Task to complete: Check each line of the entries for "path" and report the ones that have it.

Dataset entries:
◇ ◇ ◇ ◇ ◇ ◇ ◇

<file path="config.mk">
export PLATFORM = sky130hd
export DESIGN_NAME = midi_control_mapper_core
export DESIGN_NICKNAME = d
export VERILOG_FILES = /design/src/rtl/mcm_pkg.sv /design/src/rtl/mcm_ram.sv /design/src/rtl/mcm_update.sv /design/src/rtl/midi_control_mapper_core.sv
export SDC_FILE = /design/constraint.sdc
export NUM_CORES = 1
export LEC_CHECK = 0
export ABC_AREA = 1
export BUFFER_PORTS_ARGS = -buffer_cell sky130_fd_sc_hd__clkbuf_2
export CAP_MARGIN = 25
export CORE_MARGIN = 2
export CORE_UTILIZATION = 44
export DETAILED_ROUTE_END_ITERATION = 8
export PLACE_DENSITY = 0.64
export SETUP_SLACK_MARGIN = 0.4
export SYNTH_ARGS = -nofsm -noshare
export SYNTH_HDL_FRONTEND = slang
export SYNTH_SLANG_ARGS = --single-unit
</file>
<file path="constraint.sdc">
create_clock -name clk_i -period 5.2 [get_ports clk_i]
set_clock_uncertainty 0.15 [all_clocks]
set_input_delay 0.26 -clock clk_i [delete_from_list [all_inputs] [get_ports clk_i]]
set_output_delay 0.26 -clock clk_i [all_outputs]
set_load 0.005 [all_outputs]
</file>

◇ ◇ ◇ ◇ ◇ ◇ ◇

Answer to this task:
<file path="config.mk">
<file path="constraint.sdc">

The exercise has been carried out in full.